Edward Arnold did not receive an Oscar nomination for portraying Barney Glasgow in Come and Get It.
Arnold is very effective in portraying the ambition of the man in his performance as well. Although he's clearly having a good time there is always a certain intent that Arnold gets across well. In the dealings that Barney is making, in order for his jobs to propel him forward in terms of riches, Arnold brings a needed command in his manner. Arnold realizes the power of personality in Barney in these scenes particularly well as a man who would be able to scale the world to become the powerful man he desires to be. What Arnold does so incredibly well in these scenes though is that he in no way plays it as some sort of evil brewing in Barney. Instead Arnold is very good in bringing even an idea of a nobility of sorts in the act. Arnold does not portray it as though Barney is a thief taking away from others, but rather a man completely fulfilling his own desires through his own abilities. This is particularly great work from Arnold here in that you can see technically speaking perhaps the beginnings of so man of the characters he played. We always see him after he's a man of riches and power, but he we actually are given the journey. Arnold makes the most of this and actually earns the riches so to speak by believably showing us the rise to power.

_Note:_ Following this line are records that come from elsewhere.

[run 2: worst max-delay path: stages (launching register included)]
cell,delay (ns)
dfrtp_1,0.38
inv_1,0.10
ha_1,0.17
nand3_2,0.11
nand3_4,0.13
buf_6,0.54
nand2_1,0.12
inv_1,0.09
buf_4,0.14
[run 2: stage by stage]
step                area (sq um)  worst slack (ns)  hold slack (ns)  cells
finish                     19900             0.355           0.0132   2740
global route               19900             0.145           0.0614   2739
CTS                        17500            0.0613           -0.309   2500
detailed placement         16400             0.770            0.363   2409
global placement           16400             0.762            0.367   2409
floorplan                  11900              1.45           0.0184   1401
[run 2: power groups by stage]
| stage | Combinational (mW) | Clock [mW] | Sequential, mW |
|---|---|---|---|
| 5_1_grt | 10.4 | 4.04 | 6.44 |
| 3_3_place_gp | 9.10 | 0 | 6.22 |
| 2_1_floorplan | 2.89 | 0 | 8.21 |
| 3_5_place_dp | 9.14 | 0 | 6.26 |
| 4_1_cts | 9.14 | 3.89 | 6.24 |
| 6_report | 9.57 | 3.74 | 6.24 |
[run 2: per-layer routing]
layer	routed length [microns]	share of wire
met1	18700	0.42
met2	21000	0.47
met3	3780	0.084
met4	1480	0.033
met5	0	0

Just before his rise is basically complete Barney decides to party with his best friend Swan (Walter Brennan) at a questionable bar where he meets the saloon singer Lotta (Frances Farmer). Arnold brings such a surprising yet genuine sweetness in the scene. This is especially important though given that the romance between Barney and Lotta is really the crux of the film yet it is only set up in technically a few scenes. Arnold though manages to make it work through his portrayal of Barney's love for Lotta. There is the more obvious and understandable immediate infatuation, but Arnold gives it more depth than a mere lust in the man. Arnold is excellent in the way he brings a certain tenderness and most necessary and understanding in the moments between Lotta and Barney. Arnold manages to make it work to the point that it manages to overcome the brevity of the scenes as he realizes the romance as something special. This is very needed since Barney has already decided to marry a different woman who would further allow him to advance in terms of his position. The honesty that Arnold brings to Barney's relationship with Lotta effectively creates the tragedy behind Barney's decision to favor wealth over love. This leads Barney to take off without a word to Lotta, and leads to the film's twenty year flash forward.
This section begins with Glasgow's family at breakfast with Barney being referred to in an excessively formal way by his wife. We meet Barney as the man he technically wished to become and Arnold now fits into the role he most often played. Well there was a reason for that because Arnold was good at it as he so well personifies a man defined by his wealth. Arnold though with this does show what has happened to Barney. That old enthusiasm is gone, and there is still an ambition of sort though much colder without that energy of the old days. In his relationship with his wife, and to a certain degree his son (Joel McCrea) Arnold brings a considerable distance portraying a relationship more based around responsibility than any sort of affection. What I really liked about Arnold's performance though is he does not make Barney irredeemable at this point. In Barney's relationship with his daughter Arnold alludes just every so slightly to the old Barney. Although he still has a coldness as he goes along with his wife's ideas for who his daughter can marry, his interactions with his daughter carry a hint of that old warmth alluding to the fact that the old Barney is not completely dead. This becomes awakened all the more when Barney goes back to see his friend Swan, who married Lotta, and finds Swann's daughter Lotta, with the now deceased Lotta, looks just like her mother, after all she's also played by Frances Farmer.
Arnold is excellent in his portrayal of Barney's relationship with the young Lotta, since it's actually quite tricky. It's easy to see how a lesser actor would have made Barney just seem like a creepy old man, since Barney kinda is. Arnold does not allow it to be so simple with his performance. He portrays an infatuation with her to be sure, but also Arnold brings a certain confusion in the man as though he can't quite comprehend her since it's his past mistake staring at him right in the face. Most remarkably though is the way Arnold brings a greater pathos in the relationship. When he hears her sing in particular Arnold creates such a haunting quality in Barney as Arnold shows him clearly thinking to the past, and the mistake he made. Barney's wealth though essentially allows him to convince Swan and his family to do what he wants, and brings Lotta closer to him. Arnold again is terrific though as he manages to seem far less problematic than it technically is through his performance. Arnold presents Barney as almost being lost in the nostalgia as parts of that youthful spirit appears, and he is attempting to recreate his lost love without exactly realizing it himself. Barney's plan falls apart though when Lotta becomes naturally far more interested in Barney's son than Barney. Barney eventually comes to blows with his son, leaving Lotta to save Barney from being hurt by his son by reminding him that Barney is an old man. Arnold reaction is perfection as Barney dream shatters in a moment, and Arnold shows that Barney finally realizes that he will never be able to relive the past. Arnold's in his last scene portrays Barney being emotionally overwhelmed by finally understanding what he has lost, and is heartbreaking in his depiction of Barney knowing he has wasted his life.